_Task directions_
Below are the entries; count the lines in them that contain the word "Sequential" and give only the number.

Saved data entries:
[Start of section]

`config.mk`:
```
export PLATFORM = sky130hd
export DESIGN_NAME = mem_arb
export DESIGN_NICKNAME = d
export VERILOG_FILES = /design/src/rtl/tk_pkg.sv /design/src/rtl/mem_arb_timer.sv /design/src/rtl/mem_arb.sv
export SDC_FILE = /design/constraint.sdc
export NUM_CORES = 1
export LEC_CHECK = 0
export ABC_AREA = 1
export BUFFER_PORTS_ARGS = -buffer_cell sky130_fd_sc_hd__buf_2
export CORE_AREA = 5 5 135 137
export DETAILED_ROUTE_END_ITERATION = 16
export DIE_AREA = 0 0 140 142
export PLACE_DENSITY = 0.66
export SETUP_SLACK_MARGIN = 0.2
export SLEW_MARGIN = 0
export SYNTH_ARGS = -nofsm -noshare
export SYNTH_HDL_FRONTEND = slang
export SYNTH_SLANG_ARGS = --single-unit
```
`constraint.sdc`:
```
create_clock -name clk -period 1.5 [get_ports clk]
set_input_delay 0.075 -clock clk [delete_from_list [all_inputs] [get_ports clk]]
set_output_delay 0.075 -clock clk [all_outputs]
set_load 0.005 [all_outputs]
```
`src/rtl/tk_pkg.sv`:
```
// tk_pkg: shared types for the miss arbiter.
package tk_pkg;
    typedef enum logic [1:0] {ST_IDLE, ST_BUSY, ST_DONE} state_t;
    typedef enum logic {OWN_I, OWN_D} owner_t;
    typedef logic [2:0] trd_t;

    function automatic logic [7:0] trd_onehot(input trd_t t);
        return 8'b1 << t;
    endfunction
endpackage

```
`src/rtl/mem_arb_timer.sv`:
```
// mem_arb_timer: counts BUSY cycles from start; expire flags the last allowed cycle.
module mem_arb_timer #(
    parameter int TIMEOUT = 64
) (
    input  logic clk,
    input  logic rst_n,
    input  logic start,
    input  logic ack,
    output logic expire
);
    localparam int CW = $clog2(TIMEOUT + 1);
    logic [CW-1:0] cnt_q, cnt_d;
    logic          run_q, run_d;

    always_comb begin
        expire = run_q && (cnt_q == CW'(TIMEOUT - 1));
        run_d  = start ? 1'b1 : (ack || expire) ? 1'b0 : run_q;
        cnt_d  = start ? '0 : run_q ? cnt_q + 1'b1 : cnt_q;
    end

    always_ff @(posedge clk) begin
        if (!rst_n) begin
            run_q <= 1'b0;
            cnt_q <= '0;
        end else begin
            run_q <= run_d;
            cnt_q <= cnt_d;
        end
    end
endmodule

```
`src/rtl/mem_arb.sv`:
```
// mem_arb: round-robin I/D miss arbiter serialising one access at a time onto the
// backing-memory port, with a BUSY timeout that aborts a hung access.
module mem_arb
    import tk_pkg::*;
#(
    parameter int TIMEOUT = 64
) (
    input  logic        clk,
    input  logic        rst_n,
    input  logic        i_req,
    input  logic [31:0] i_addr,
    input  logic [2:0]  i_trd,
    input  logic        d_req,
    input  logic        d_we,
    input  logic [31:0] d_addr,
    input  logic [31:0] d_wdata,
    input  logic [2:0]  d_trd,
    output logic        i_gnt,
    output logic        d_gnt,
    output logic        i_done,
    output logic        d_done,
    output logic [31:0] rdata,
    output logic [2:0]  done_trd,
    output logic        err,
    output logic        m_req,
    output logic        m_we,
    output logic [31:0] m_addr,
    output logic [31:0] m_wdata,
    input  logic        m_ack,
    input  logic [31:0] m_rdata,
    output logic [7:0]  blocked_trd
);
    state_t      state_q, state_d;
    owner_t      own_q, own_d, last_q, last_d;
    trd_t        trd_q, trd_d;
    logic [31:0] addr_q, addr_d, wdata_q, wdata_d, rdata_q, rdata_d;
    logic        we_q, we_d, err_q, err_d;
    logic [7:0]  blk_q, blk_d;
    logic        grant, sel_dside, ack_busy, expire;

    mem_arb_timer #(.TIMEOUT(TIMEOUT)) u_timer (
        .clk    (clk),
        .rst_n  (rst_n),
        .start  (grant),
        .ack    (ack_busy),
        .expire (expire)
    );

    always_comb begin
        ack_busy  = m_ack && (state_q == ST_BUSY);
        grant     = rst_n && (state_q == ST_IDLE) && (i_req || d_req);
        // On a tie the side that did not win last time goes first
        sel_dside = d_req && (!i_req || last_q == OWN_I);
        i_gnt     = grant && !sel_dside;
        d_gnt     = grant && sel_dside;
        state_d   = state_q;
        own_d     = own_q;
        last_d    = last_q;
        trd_d     = trd_q;
        addr_d    = addr_q;
        wdata_d   = wdata_q;
        we_d      = we_q;
        rdata_d   = rdata_q;
        err_d     = err_q;
        blk_d     = blk_q;
        if (grant) begin
            state_d = ST_BUSY;
            own_d   = sel_dside ? OWN_D : OWN_I;
            last_d  = own_d;
            trd_d   = sel_dside ? d_trd : i_trd;
            addr_d  = sel_dside ? d_addr : i_addr;
            we_d    = sel_dside && d_we;
            wdata_d = sel_dside ? d_wdata : 32'd0;
            rdata_d = 32'd0;
            err_d   = 1'b0;
            blk_d   = blk_q | trd_onehot(trd_d);
        end else if (state_q == ST_BUSY && (ack_busy || expire)) begin
            state_d = ST_DONE;
            rdata_d = (ack_busy && !we_q) ? m_rdata : 32'd0;
            err_d   = !ack_busy;
        end else if (state_q == ST_DONE) begin
            state_d = ST_IDLE;
            blk_d   = blk_q & ~trd_onehot(trd_q);
        end
    end

    always_ff @(posedge clk) begin
        if (!rst_n) begin
            state_q <= ST_IDLE;
            own_q   <= OWN_I;
            last_q  <= OWN_I;
            trd_q   <= '0;
            addr_q  <= '0;
            wdata_q <= '0;
            we_q    <= 1'b0;
            rdata_q <= '0;
            err_q   <= 1'b0;
            blk_q   <= '0;
        end else begin
            state_q <= state_d;
            own_q   <= own_d;
            last_q  <= last_d;
            trd_q   <= trd_d;
            addr_q  <= addr_d;
            wdata_q <= wdata_d;
            we_q    <= we_d;
            rdata_q <= rdata_d;
            err_q   <= err_d;
            blk_q   <= blk_d;
        end
    end

    assign m_req       = (state_q == ST_BUSY);
    assign m_we        = we_q;
    assign m_addr      = addr_q;
    assign m_wdata     = wdata_q;
    assign i_done      = (state_q == ST_DONE) && (own_q == OWN_I);
    assign d_done      = (state_q == ST_DONE) && (own_q == OWN_D);
    assign err         = (state_q == ST_DONE) && err_q;
    assign rdata       = rdata_q;
    assign done_trd    = trd_q;
    assign blocked_trd = blk_q;
endmodule
```
# [Word level (Yosys, flattened, before mapping)]
# Cells that the tools add are included.
# W data, S select, Z words.
[totals] register_bits=120 wordCells=64
[classes] n_addsub=1 eq_ne=4 shift=2 muxes=13 n_bitwise=5 n_reduce_logical=27
[ops] operator="$mux W32" count=3
[ops] operator="$mux W8" count=3
[ops] operator="$shl A1 B3 Y8 const A" count=2
[ops] operator="$logic_and A1 B1 Y1" count=13
[ops] operator="$and A8 B8 Y8" count=1
[ops] operator="$not A8 Y8" count=1
[ops] operator="$or A8 B8 Y8" count=1
[ops] operator="$add A7 B1 Y7 const B" count=1
[ops] operator="$eq A7 B6 Y1 const B" count=1
[ops] operator="$reduce_bool A2 Y1" count=3
[ops] operator="$logic_not A1 Y1" count=4
[ops] operator="$mux W1" count=4
[ops] operator="$mux W2" count=2
[ops] operator="$logic_or A1 B1 Y1" count=3
[ops] operator="$mux W3" count=1
[ops] operator="$reduce_bool A3 Y1" count=1
[ops] operator="$eq A2 B1 Y1 const B" count=1
[ops] operator="$eq A2 B2 Y1 const B" count=1
[ops] operator="$logic_not A2 Y1" count=1
[ops] operator="$ne A2 B1 Y1 const B" count=1
[ops] operator="$not A1 Y1" count=2
[ops] operator="$reduce_and A2 Y1" count=1
[ops] operator="$reduce_or A2 Y1" count=1

# [Longest topological paths before layout]
# Gate-level depths: netlist of the first run.
[logic_depth] word_depth=7 mapped_depth=10 mapped_depth_nobuf=8

# [Hierarchy]
# Synthesis of the first run repeated with hierarchy kept, for this count alone.
[hier_totals] hier_cells=706 hier_area_um2=4971.0
[by_module_without_submodules] module="mem_arb" n_inst=1 cells_per_inst=652 area_each_um2=4584.4
[by_module_without_submodules] module="mem_arb_timer" n_inst=1 cells_per_inst=54 area_each_um2=386.6

# [Least setup slack after synthesis of the first run]
# OpenSTA, ideal clock, no wires.
[synth_timing] kind="reg-to-reg" start="reg u_timer.cnt_q[0]" end="reg rdata_q[24], in the netlist rdata[24]" arrival_time_ps=1171 required_ps=1380 setup_slack_ps=210 stages_incl_launch_ff=10 n_path_buf=1 cell_sequence="dfxtp_1 ha_1 inv_1 nor2_1 nand3_1 nand2_2 nand2_4 buf_4 nand2_1 a21oi_1"
[synth_between] elab_chain_cells=4
[synth_lines] item="start, declared" line_no="mem_arb_timer.sv:12" text="logic [CW-1:0] cnt_q, cnt_d;"
[synth_lines] item="start signal, assigned" line_no="mem_arb_timer.sv:27" text="cnt_q <= cnt_d;"
[synth_lines] item="$eq A7 B6 Y1" line_no="mem_arb_timer.sv:16" text="expire = run_q && (cnt_q == CW'(TIMEOUT - 1));"
[synth_lines] item="$logic_and A1 B1 Y1" line_no="mem_arb_timer.sv:16"
[synth_lines] item="$logic_or A1 B1 Y1" line_no="mem_arb.sv:77" text="end else if (state_q == ST_BUSY && (ack_busy || expire)) begin"
[synth_lines] item="$logic_and A1 B1 Y1" line_no="mem_arb.sv:77"
[synth_lines] item="end signal, assigned" line_no="mem_arb.sv:107" text="rdata_q <= rdata_d;"
[synth_lines] item="end, declared" line_no="mem_arb.sv:36" text="logic [31:0] addr_q, addr_d, wdata_q, wdata_d, rdata_q, rdata_d;"
# Every way passes these cells.
# A chain may end at the register's enable or synchronous reset.

# [Worst setup path in the final report of the first run]
[layout_timing] start="reg state_q[0]" end="reg rdata_q[26], in the netlist rdata[26]"
[layout_between] elab_chain_cells=4 elab_cells_between_ends=10 cone_classes="eq/ne: 1; mux: 1; reduce/logical: 8"
[layout_lines] item="start, declared" line_no="mem_arb.sv:33" text="state_t state_q, state_d;"
[layout_lines] item="start signal, assigned" line_no="mem_arb.sv:100" text="state_q <= state_d;"
[layout_lines] item="$eq A2 B1 Y1 or $logic_not A2 Y1 (tied branches)" line_no="mem_arb.sv:50, mem_arb.sv:77, mem_arb.sv:51"
[layout_lines] item="$logic_and A1 B1 Y1 (on tied branches)" line_no="mem_arb.sv:50, mem_arb.sv:51"
[layout_lines] item="$logic_and A1 B1 Y1 (tied with other cells)" line_no="mem_arb.sv:79" text="rdata_d = (ack_busy && !we_q) ? m_rdata : 32'd0;"
[layout_lines] item="$mux W32 (tied with other cells)" line_no="mem_arb.sv:79"
# Several ways; a longest one is shown, not always the timed one.

==> results of run 1 <==
power breakdown:
group,switching [mW],leakage [nW],internal (mW)
Clock,1.53,0.305,2.95
Combinational,1.19,3.36,1.19
Sequential,0.137,0.980,3.42
Total,2.86,4.64,7.57
registers in the layout (all words and copies together) (netlist names):
register,flops
state_q,2
m_addr,32
u_timer.cnt_q,7
blocked_trd,8
done_trd,3
last_q,1
m_wdata,32
u_timer.run_q,1
err_q,1
rdata,32
m_we,1
timing repair:
item | in CTS | in global routing
endpoints found under the hold margin | 85 | 0
endpoints found under the setup margin | 123 | 126
cloned | 10 | 6
pin swaps | 7 | 37
setup buffers | 14 | 17
hold buffers | 93 | 0
gates resized for setup | 42 | 130
worst register-to-register path: cells and delay by family (launching register included):
kind                   cells  cell delay [ns]
flip-flops                 1             0.36
buffers and inverters      4             0.49
AO/OA/AOI/OAI              1             0.14
AND/OR/NAND/NOR            4             0.48
per-stage QoR:
stage | setup WS (ns) | instances | power, mW | area, um2 | hold WS (ns)
6_report | -0.04999 | 1329 | 10.43 | 9270 | 0.01550
5_1_grt | -0.09864 | 1328 | 10.87 | 9268 | 0.02010
4_1_cts | -0.03607 | 1305 | 10.09 | 8537 | 0.00006659
3_5_place_dp | 0.03389 | 1156 | 5.001 | 6436 | 0.2655
3_3_place_gp | 0.05876 | 1156 | 4.989 | 6436 | 0.2604
2_1_floorplan | 0.2099 | 700 | 4.368 | 4930 | 0.1781
cells by family after synthesis:
| group | share of synthesized area, % |
|---|---|
| simple gates | 34.72 |
| flops | 48.73 |
| compound gates | 9.289 |
| buf+inv | 6.472 |
| xor+xnor | 0.5331 |
| fa+ha+maj | 0.2538 |
synth_stat cells (2+ instances only):
cell	instances	area, um2
nor2_4	2	22.52
inv_1	18	67.56
nand2_2	3	18.77
buf_2	22	110.1
o211ai_1	2	15.01
buf_4	9	67.56
a21oi_1	75	375.4
nand3_1	42	210.2
o22ai_1	2	12.51
o21ai_0	6	30.03
xnor2_1	2	17.52
inv_2	5	18.77
buf_1	4	15.01
buf_6	2	22.52
nand4_1	2	12.51
nand2_4	2	22.52
o21ai_1	2	10.01
nor2_1	28	105.1
dfxtp_1	120	2402
clkbuf_1	3	11.26
nand2_1	339	1272
cell type report:
cell class / count / share of cell area [%]
Inverter: 24 / 1.107
Sequential cell: 120 / 26.04
Antenna cell: 1 / 0.02699
Tap cell: 225 / 3.037
Multi-Input combinational cell: 520 / 29.26
Timing Repair Buffer: 407 / 33.51
Clock inverter: 15 / 2.429
Clock buffer: 17 / 4.589
worst min-delay path by stage:
stage,start,endpoint,slack (ns),cells after the start
detailed placement,d_wdata[30],m_wdata[30],0.27,3
global placement,d_wdata[5],m_wdata[5],0.26,3
finish,d_addr[4],m_addr[4],0.02,5
CTS,d_addr[25],m_addr[25],0.00007,5
floorplan,d_wdata[0],m_wdata[0],0.18,2
global route,d_addr[10],m_addr[10],0.02,5
layout by cell type (no fill, tap or decap), drive strengths merged:
master and instances:
dfxtp 120, o31ai 1, xnor2 2, bufinv 5, nand3 42, nand3b 1
nand2 348, or2 1, ha 1, clkinv 5, inv 25, dlygate4sd3 93
nand4 2, buf 307, clkinvlp 4, a21oi 75, o21ai 8, o21bai 1
o211ai 2, xor2 1, nor2 32, diode 1, bufbuf 3, o22ai 2
nor3b 1, clkbuf 21
metal layers:
metal / wire, um / part of all wire [%] / global-route usage (%) / vias to the layer above
met5: 0 / 0 / 0 / -
met4: 755 / 3.6 / 8.873 / 0
met3: 1507 / 7.2 / 5.746 / 64
met2: 10320 / 49 / 33.83 / 289
met1: 8270 / 40 / 21.47 / 2766
li1: - / - / - / 3008
==> metrics.txt, run 1 <==
CTS Buffer Depth 2; clk sink count 120; core area 16,940 um2; clk slew on worst S/H paths roughly 0.060 ns; setup_tns -0.1121 ns; GRT Util Overall 19.23%; critical path peak fanout 8; HPWL after DPL 11,240 um; Final Wtd Congestion between 0.8 and 0.9; final wirelength 20,850 um; CTS tree done; Seq. cell area 2414 um2; Starting Density 29.11%; CP max stage cell dfxtp_4; I/O pin cnt 254; Critical Path Start Type flip-flop; crit path time final 1.550 ns; vias in the first global route 6,104; initial antenna violation count 0; # fillers 1,473; outcome finished, violations left; Worst-Margin Slew 0.3765 ns; R2R setup slack -0.05 ns; syn nets 841; Mapped Cells 700; worst rel slew slack 74.90%; CTS Buf Count 17; failing checks setup timing; via count 6,127; Congestion Overflow GR 0; Port Buffers 253; vias per cell ~4.6; Post-Route Utilization 54.74%; # H-tree levels 4; leakage 4.643 nW; post-synthesis cell area 4930 um2; Die Height 142 um; Final ANT Viol Nets 0; crit end category flip-flop; Top delay family on crit path buffers and inverters; DRC Markers 0; layout net count 1,231; Worst path max stage delay 0.36 ns; top_reg_cell synth dfxtp_1; global-route wire length before repair 30,750 um; Max IR drop VDD 0.8100 mV; unrepaired setup endpoints after global routing true; Layout area overhead 88.05%; Synth Register Bits 120; largest net degree at the start of global routing 34; WS Path Type flip-flop to flip-flop; die width 140 um; Synth async-reset ratio 0%; final setup violation count 6; row count 48; drt pass-1 iters 5; layout cells sized above 1 40.98%; Max Clock Skew 0.008901 ns; die area ~20,000 um2; Post-synth EDFFs 0; worst-path cell chain buf_6 -> inv_4 -> nor2_4 -> nand2_4 -> nor2_4 -> buf_6 -> buf_16 -> nand2_4 -> a21oi_2; Worst Setup SP state_q[0]; final slew viol count 0; worst min path class primary input to flip-flop; Avg WL per Cell approximately 16 um; Pwr Density 1125 nW/um2; setup slack after layout -0.04999 ns; R2R Path Start state_q[0]; Max Freq 645.2 MHz; Seq/Total Area, Yosys 48.73%; Max Cap Viol 0; number of library cell types mapped by synthesis 31; CP bufs+invs 4; Worst EP required 1.84 ns; multi-input logic area 2713 um2; syn avg cell area 7.042 um2; Setup crit end rdata[26]; WP depth 9; Root Buffer Master clkbuf_16; DRT iter0 DRCs slightly below 300; reg2reg end rdata[26]; worst endpoint data arrival time roughly 1.9 ns; synth warn 0; fin crit share 103.3%; clk_lat worst skew 0.41 ns; Fin. Hold Viols 0; r2r worst-path depth 9
Power figures use the tool's default switching activity.
==> run 2: changes to the inputs <==
--- a/config.mk
+++ b/config.mk
@@ -5,12 +5,13 @@
 export SDC_FILE = /design/constraint.sdc
 export NUM_CORES = 1
 export LEC_CHECK = 0
-export ABC_AREA = 1
 export BUFFER_PORTS_ARGS = -buffer_cell sky130_fd_sc_hd__buf_2
-export CORE_AREA = 5 5 135 137
+export CELL_PAD_IN_SITES_DETAIL_PLACEMENT = 1
+export CELL_PAD_IN_SITES_GLOBAL_PLACEMENT = 2
+export CORE_AREA = 5 5 147 149
 export DETAILED_ROUTE_END_ITERATION = 16
-export DIE_AREA = 0 0 140 142
-export PLACE_DENSITY = 0.66
+export DIE_AREA = 0 0 152 154
+export PLACE_DENSITY = 0.87
 export SETUP_SLACK_MARGIN = 0.2
 export SLEW_MARGIN = 0
 export SYNTH_ARGS = -nofsm -noshare
==> metrics.txt, run 2 <==
failing checks setup timing (unchanged); Die Height 154 um (was 142 um); HPWL after DPL 12,770 um (was 11,240 um); drt pass-1 iters 6 (was 5); via count 5,745 (was 6,127); number of library cell types mapped by synthesis 45 (was 31); syn avg cell area 9.087 um2 (was 7.042 um2); unrepaired setup endpoints after global routing true (unchanged); layout net count 1,078 (was 1,231); final setup violation count 108 (was 6); Max Freq 617.3 MHz (was 645.2 MHz); Worst-Margin Slew 0.4383 ns (was 0.3765 ns); Post-synth EDFFs 0 (unchanged); Fin. Hold Viols 0 (unchanged); outcome finished, violations left (unchanged); Congestion Overflow GR 0 (unchanged); setup_tns -5.827 ns (was -0.1121 ns); Root Buffer Master clkbuf_16 (unchanged); DRT iter0 DRCs 160 (was 298); synth warn 0 (unchanged); dpl cells 1,022 (was 1,156); # H-tree levels 4 (unchanged); GRT Util Overall 19.14% (was 19.23%); I/O pin cnt 254 (unchanged); Max Clock Skew 0.01273 ns (was 0.008901 ns); worst rel slew slack 70.74% (was 74.90%); CTS Buf Count 17 (unchanged); syn nets 663 (was 841); DRC Markers 0 (unchanged); Synth top area share 50.65% (was 48.73%); clk_lat worst skew 0.41 ns (about the same); Layout area overhead 101.7% (was 88.05%); CTS tree done (unchanged); Seq. cell area 2411 um2 (was 2414 um2); # fillers 2,262 (was 1,473); leakage 4.625 nW (was 4.643 nW); Synth Register Bits 120 (unchanged); Final ANT Viol Nets 0 (unchanged); die width 152 um (was 140 um); most common cell in the netlist dfxtp_1 (was nand2_1); largest net degree at the start of global routing 39 (was 34); Post-Place Worst Slack 0.05488 ns (was 0.03389 ns); placed cell area 6394 um2 (was 6436 um2); Port Buffers 253 (unchanged); WS Path Type flip-flop to flip-flop (unchanged); Post-Route Utilization 47.73% (was 54.74%); area leader, netlist dfxtp_1 (unchanged); Synth async-reset ratio 0% (unchanged); global-route wire length before repair 35,720 um (was 30,750 um); Critical Path Start Type flip-flop (unchanged); CTS Buffer Depth 2 (unchanged); fin crit share 108.0% (was 103.3%); vias per cell 4.705 (was 4.610); final slew viol count 0 (unchanged); Final Wtd Congestion 0.7942 (was 0.8003); die area 23,410 um2 (was 19,880 um2); commonest non-fill, non-tap cell in the layout buf_2 (was nand2_1); Starting Density 23.67% (was 29.11%); Avg WL per Cell 20.14 um (was 15.69 um); row count 52 (was 48); Pwr Density 1204 nW/um2 (was 1125 nW/um2); critical path peak fanout 32 (was 8); worst endpoint data arrival time 1.91 ns (was 1.89 ns); clk sink count 120 (unchanged); layout cells sized above 1 47.79% (was 40.98%); Layout Cells excl Fill 1,221 (was 1,329); Seq/Total Area, Yosys 50.65% (was 48.73%); worst min path class primary input to flip-flop (unchanged); initial antenna violation count 2 (was 0); cell area after layout 9565 um2 (was 9270 um2); largest cells by area after synthesis dfxtp_1 (51%), nand2_1 (8.4%), o211a_1 (6.3%) (was dfxtp_1 (49%), nand2_1 (26%), a21oi_1 (7.6%)); clk slew on worst S/H paths 0.06 ns (about the same); Max Cap Viol 0 (unchanged); commonest cells after routing, fill and taps aside buf_2 (249), dfxtp_1 (115), dlygate4sd3_1 (104) (was nand2_1 (295), buf_2 (249), dfxtp_1 (115)); post-synthesis cell area 4743 um2 (was 4930 um2); crit end category flip-flop (unchanged); final wirelength 24,590 um (was 20,850 um); Max IR drop VDD 0.7227 mV (was 0.8100 mV); top_reg_cell synth dfxtp_1 (unchanged); multi-input logic area 2502 um2 (was 2713 um2); vias in the first global route 6,120 (was 6,104); Mapped Cells 522 (was 700); crit path time final 1.620 ns (was 1.550 ns); core area 20,040 um2 (was 16,940 um2); Worst EP required 1.79 ns (was 1.84 ns); Synth top cells by count dfxtp_1 (120), nand2_1 (106), o21ai_0 (40), a21oi_1 (39), nand3_1 (36) (was nand2_1 (339), dfxtp_1 (120), a21oi_1 (75), nand3_1 (42), nor2_1 (28)); setup slack after layout -0.1200 ns (was -0.04999 ns)
[run 2: changes by cell type in the layout (fill, tap and decap cells not counted), moves of 11 or more]
cell and change:
o211a_1 +30, inv_1 -13, nand2_4 -26, buf_12 +13, a22o_1 +33, nand2_1 -209
dlygate4sd3_1 +11, nor2_1 -12, o21ai_1 +20, a21oi_1 -31
[run 2: cell type report]
type | instances | area share (%)
clock inverters | 12 | 1.962
repair buffers | 438 | 37.99
diodes | 1 | 0.02616
inverters | 5 | 0.3532
multi-input cells | 355 | 26.16
clock buffers | 20 | 4.774
flip-flops and latches | 120 | 25.21
well taps | 270 | 3.532
[run 2: cell families (layout without fill, tap and decap cells)]
| kind of cell | Yosys count | count (layout) | synth area share, % |
|---|---|---|---|
| buf+inv | 47 | 475 | 5.513 |
| xor+xnor | 5 | 5 | 0.9234 |
| compound gates | 163 | 163 | 24.40 |
| simple gates | 180 | 180 | 16.99 |
| flops | 120 | 120 | 50.65 |
| other cells | 0 | 1 | 0 |
| mux | 6 | 6 | 1.266 |
| fa+ha+maj | 1 | 1 | 0.2637 |
[run 2: path summary, 6_finish.rpt]
kind	start	to	slack [ns]	cells past startpoint
max	u_timer.cnt_q[0]	rdata[0]	-0.12	6
min	d_addr[5]	m_addr[5]	0.02	4
max reg2reg	u_timer.cnt_q[0]	rdata[0]	-0.12	6
min reg2reg	m_addr[31]	m_addr[31]	0.46	2
[run 2: where the power goes]
group	total [mW]	internal (mW)	switching [mW]
Sequential	3.72	3.50	0.213
Combinational	3.29	1.80	1.49
Clock	4.51	2.90	1.62
Total	11.5	8.20	3.32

[End of section]

_Exercise solution_
3